Alternatively, you can extract the content of the files using output command.

terraform output -raw kubeconfig >~/.kube/config
terraform output -raw ssh_private_key >~/.ssh/id_rsa

Agent Nodes

You can create additional agent nodes in the cluster by specifying agent_count value. This value can be adjusted after the initial cluster creation.

agent_count = 5

Node Specifications and Location

You can specify the server type and the image to use for the nodes as well as the location where create the nodes. By default, the configuration uses cax11 machines running ubuntu-22.04 image at nbg1 Hetzner location.

location    = "fsn1"
master_type = "cax21"
agent_type  = "cax31"
image       = "ubuntu-20.04"

DNS

If you own the DNS zone for the cluster and host it in Hetzner DNS, you can provision A and AAAA wildcard records for the cluster's load balancer.

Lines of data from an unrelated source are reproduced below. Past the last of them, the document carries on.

File: src/rtl/tce_capture.sv
/*
 * Capture-input and edge-detection logic of a 16-bit timer/event counter.
 * Assumes a prescaler in the clk_sys domain that supplies one-cycle rise and
 * fall ticks of the count clock, and a counter that supplies its current value.
 */
`timescale 1ns/10ps

module tce_capture #(
    parameter int CNT_W = tce_pkg::CNT_W
) (
    input  wire logic                   clk_sys,
    input  wire logic                   resetn,
    input  wire logic                   clk_en,
    input  wire logic                   timer_run,
    input  wire logic                   count_rise_tick,
    input  wire logic                   count_fall_tick,
    input  wire logic                   trig_a_is_count_clk,
    input  wire tce_pkg::tce_edge_cfg_t prescaler_mode_reg,
    input  wire tce_pkg::tce_ctrl_t     capture_compare_ctrl,
    input  wire logic [CNT_W-1:0]       timer_count_value,
    input  wire logic                   trigger_in_a,
    input  wire logic                   trigger_in_b,
    output logic                        count_edge_a,
    output logic [CNT_W-1:0]            capture_reg_a,
    output logic [CNT_W-1:0]            capture_reg_b,
    output tce_pkg::tce_irq_t           capture_irq
);

    // Capture registers and reset values are sized for the 16-bit counter
    if (CNT_W != tce_pkg::CNT_W) begin : g_bad_width
        $error("tce_capture: counter width must be 16");
    end

    // ------------------------------------------------------------------
    // Pin synchronisers, three stages per pin
    // ------------------------------------------------------------------
    logic [1:0] s1_q, s2_q, s3_q;
    logic [1:0] pin_q, pin_d;

    always_comb begin
        pin_d = pin_q;
        for (int i = 0; i < 2; i++) begin
            // Only the second and third stages are compared
            if (s2_q[i] == s3_q[i]) begin
                pin_d[i] = s3_q[i];
            end
        end
    end

    always_ff @(posedge clk_sys or negedge resetn) begin
        if (!resetn) begin
            s1_q  <= 2'h0;
            s2_q  <= 2'h0;
            s3_q  <= 2'h0;
            pin_q <= 2'h0;
        end else if (clk_en) begin
            s1_q  <= {trigger_in_b, trigger_in_a};
            s2_q  <= s1_q;
            s3_q  <= s2_q;
            pin_q <= pin_d;
        end
    end

    // ------------------------------------------------------------------
    // Noise filter and edge detection
    // ------------------------------------------------------------------
    logic [1:0] filt_q, filt_d;
    logic [1:0] cand_q, cand_d;
    logic       ran_q, ran_d;
    logic [1:0] rise_ev, fall_ev, valid_ev, opp_ev;
    logic [1:0] tick;
    logic [1:0] sel [2];

    always_comb begin
        filt_d   = filt_q;
        cand_d   = cand_q;
        ran_d    = ran_q | timer_run;
        rise_ev  = 2'h0;
        fall_ev  = 2'h0;
        valid_ev = 2'h0;
        opp_ev   = 2'h0;
        sel[0]   = prescaler_mode_reg.edge_a;
        sel[1]   = prescaler_mode_reg.edge_b;
        tick[0]  = trig_a_is_count_clk ? 1'b1 : count_rise_tick;
        tick[1]  = count_rise_tick;
        for (int i = 0; i < 2; i++) begin
            if (!timer_run) begin
                cand_d[i] = 1'b0;
                // Before the first run the filter stays low, so a pin already
                // high is seen as rising on the first enable
                if (ran_q) begin
                    filt_d[i] = pin_q[i];
                end
            end else if (tick[i]) begin
                if (pin_q[i] != filt_q[i]) begin
                    cand_d[i] = 1'b1;
                    if (cand_q[i]) begin
                        filt_d[i] = pin_q[i];
                        cand_d[i] = 1'b0;
                        rise_ev[i] = pin_q[i];
                        fall_ev[i] = !pin_q[i];
                    end
                end else begin
                    cand_d[i] = 1'b0;
                end
            end
            unique case (sel[i])
                tce_pkg::EDGE_FALL: begin
                    valid_ev[i] = fall_ev[i];
                    opp_ev[i]   = rise_ev[i];
                end
                tce_pkg::EDGE_RISE: begin
                    valid_ev[i] = rise_ev[i];
                    opp_ev[i]   = fall_ev[i];
                end
                tce_pkg::EDGE_BOTH: begin
                    valid_ev[i] = rise_ev[i] | fall_ev[i];
                    opp_ev[i]   = rise_ev[i] | fall_ev[i];
                end
                default: begin
                    // Prohibited code detects nothing
                    valid_ev[i] = 1'b0;
                    opp_ev[i]   = 1'b0;
                end
            endcase
        end
    end

    always_ff @(posedge clk_sys or negedge resetn) begin
        if (!resetn) begin
            filt_q <= 2'h0;
            cand_q <= 2'h0;
            ran_q  <= 1'b0;
        end else if (clk_en) begin
            filt_q <= filt_d;
            cand_q <= cand_d;
            ran_q  <= ran_d;
        end
    end

    // ------------------------------------------------------------------
    // Capture and interrupt timing
    // ------------------------------------------------------------------
    logic             cap_pend_a_q, cap_pend_a_d;
    logic             cap_pend_b_q, cap_pend_b_d;
    logic             irq_a_en_q, irq_a_en_d;
    logic             irq_pend_a_q, irq_pend_a_d;
    logic             irq_pend_b_q, irq_pend_b_d;
    logic [CNT_W-1:0] cap_a_q, cap_a_d, cap_b_q, cap_b_d;
    logic             cnt_edge_q, cnt_edge_d;
    tce_pkg::tce_irq_t irq_q, irq_d;
    logic             rev, trig_a_cap, trig_b_cap;

    always_comb begin
        rev          = capture_compare_ctrl.reverse_phase_capture_sel;
        cap_pend_a_d = cap_pend_a_q;
        cap_pend_b_d = cap_pend_b_q;
        irq_a_en_d   = irq_a_en_q;
        irq_pend_a_d = irq_pend_a_q;
        irq_pend_b_d = irq_pend_b_q;
        cap_a_d      = cap_a_q;
        cap_b_d      = cap_b_q;
        irq_d        = '0;
        cnt_edge_d   = timer_run && trig_a_is_count_clk && valid_ev[0];
        // Pin A used as count clock gives no capture from pin A
        trig_a_cap   = capture_compare_ctrl.cap_en_a && !trig_a_is_count_clk
                       && (rev ? opp_ev[0] : valid_ev[0]);
        trig_b_cap   = capture_compare_ctrl.cap_en_b && valid_ev[1];

        // Interrupts go out on the count clock rise after the capture, or after the pin B event in reverse phase
        if (count_rise_tick) begin
            irq_d.irq_a  = irq_pend_a_q;
            irq_d.irq_b  = irq_pend_b_q;
            irq_pend_a_d = 1'b0;
            irq_pend_b_d = 1'b0;
        end
        if (count_fall_tick && cap_pend_a_q) begin
            cap_a_d      = timer_count_value;
            cap_pend_a_d = 1'b0;
            irq_pend_a_d = irq_pend_a_d | irq_a_en_q;
        end
        if (count_fall_tick && cap_pend_b_q) begin
            cap_b_d      = timer_count_value;
            cap_pend_b_d = 1'b0;
            irq_pend_b_d = 1'b1;
        end
        // New events are set after the clears so that none is lost
        if (trig_a_cap) begin
            cap_pend_a_d = 1'b1;
            irq_a_en_d   = !rev;
        end
        if (trig_b_cap) begin
            if (rev) begin
                irq_pend_a_d = 1'b1;
            end else begin
                cap_pend_b_d = 1'b1;
            end
        end
        if (!timer_run) begin
            cap_pend_a_d = 1'b0;
            cap_pend_b_d = 1'b0;
        end
    end

    always_ff @(posedge clk_sys or negedge resetn) begin
        if (!resetn) begin
            cap_pend_a_q <= 1'b0;
            cap_pend_b_q <= 1'b0;
            irq_a_en_q   <= 1'b0;
            irq_pend_a_q <= 1'b0;
            irq_pend_b_q <= 1'b0;
            cap_a_q      <= tce_pkg::CAP_RST_VAL;
            cap_b_q      <= tce_pkg::CAP_RST_VAL;
            irq_q        <= '0;
            cnt_edge_q   <= 1'b0;
        end else if (clk_en) begin
            cap_pend_a_q <= cap_pend_a_d;
            cap_pend_b_q <= cap_pend_b_d;
            irq_a_en_q   <= irq_a_en_d;
            irq_pend_a_q <= irq_pend_a_d;
            irq_pend_b_q <= irq_pend_b_d;
            cap_a_q      <= cap_a_d;
            cap_b_q      <= cap_b_d;
            irq_q        <= irq_d;
            cnt_edge_q   <= cnt_edge_d;
        end
    end

    assign capture_reg_a = cap_a_q;
    assign capture_reg_b = cap_b_q;
    assign capture_irq   = irq_q;
    assign count_edge_a  = cnt_edge_q;

endmodule : tce_capture

File: config.mk
export PLATFORM = sky130hd
export DESIGN_NAME = tce_capture
export DESIGN_NICKNAME = d
export VERILOG_FILES = /design/src/rtl/tce_pkg.sv /design/src/rtl/tce_capture.sv
export SDC_FILE = /design/constraint.sdc
export NUM_CORES = 1
export LEC_CHECK = 0
export BUFFER_PORTS_ARGS = -buffer_cell sky130_fd_sc_hd__buf_2
export CAP_MARGIN = 40
export CORE_MARGIN = 4
export CORE_UTILIZATION = 49
export DETAILED_ROUTE_END_ITERATION = 7
export GPL_TIMING_DRIVEN = 1
export PLACE_DENSITY = 0.85
export REMOVE_ABC_BUFFERS = 1
export SETUP_SLACK_MARGIN = 0.02
export SKIP_CTS_REPAIR_TIMING = 1
export SYNTH_ARGS = -nofsm -noshare
export SYNTH_HDL_FRONTEND = slang
export SYNTH_SLANG_ARGS = --single-unit
File: constraint.sdc
create_clock -name clk_sys -period 1.7 [get_ports clk_sys]
set_input_delay 0.34 -clock clk_sys [delete_from_list [all_inputs] [get_ports clk_sys]]
set_output_delay 0.34 -clock clk_sys [all_outputs]
set_load 0.01 [all_outputs]
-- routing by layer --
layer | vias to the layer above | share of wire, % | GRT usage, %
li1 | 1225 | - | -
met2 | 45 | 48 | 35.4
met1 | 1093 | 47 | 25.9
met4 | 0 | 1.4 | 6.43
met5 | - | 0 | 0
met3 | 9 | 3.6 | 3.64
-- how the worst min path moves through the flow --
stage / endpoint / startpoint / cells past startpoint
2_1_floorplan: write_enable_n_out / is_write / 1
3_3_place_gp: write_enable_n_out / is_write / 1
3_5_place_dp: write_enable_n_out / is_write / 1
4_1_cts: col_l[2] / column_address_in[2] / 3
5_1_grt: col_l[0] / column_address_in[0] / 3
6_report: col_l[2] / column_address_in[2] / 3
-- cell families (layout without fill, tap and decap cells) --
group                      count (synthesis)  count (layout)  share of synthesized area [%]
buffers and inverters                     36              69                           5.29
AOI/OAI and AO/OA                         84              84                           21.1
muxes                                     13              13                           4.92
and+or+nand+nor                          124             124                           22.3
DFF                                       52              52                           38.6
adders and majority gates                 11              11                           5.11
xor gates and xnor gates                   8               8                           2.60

hdns_token = "hetzner-dns-token"

This will create the following records:

*.mycluster.mydomain.tld.   300 A       <load balancer's IPv4>
*.mycluster.mydomain.tld.   300 AAAA    <load balancer's IPv6>

Having these records in place, you can access the cluster's Kubernetes API using https://api.mycluster.mydomain.tld:6443 URL. The Kubernetes configuration file produced by the configuration will use that instead of the IP address of the load balancer.

The applications hosted in the cluster and using ingress objects to provide access to them, can use URLs similar to this one: https://myapp.mycluster.mydomain.tld/. The certificate for the name can be obtained using lets-encrypt cluster issuer.

Additional Services

You can configure a Let's Encrypt cluster issuer by specifying this variable. You probably want this as it will be used to protect web UI URLs of the services listed below.

acme_email = "my.mail@mydomain.tld"

The configuration can deploy the following additional cluster services by setting their corresponding variable values to true.

use_hcloud_storage = true // use Hetzner Cloud CSI driver
use_longhorn       = true // use Longhorn distributed block storage
use_headlamp       = true // use Headlamp Kubernetes UI

If only Hetzner Cloud CSI driver is deployed, hcloud storage class becomes the default one for the cluster. If Longhorn is deployed, by itself or in addition to Hetzner Cloud CSI driver, then longhorn storage class becomes the default.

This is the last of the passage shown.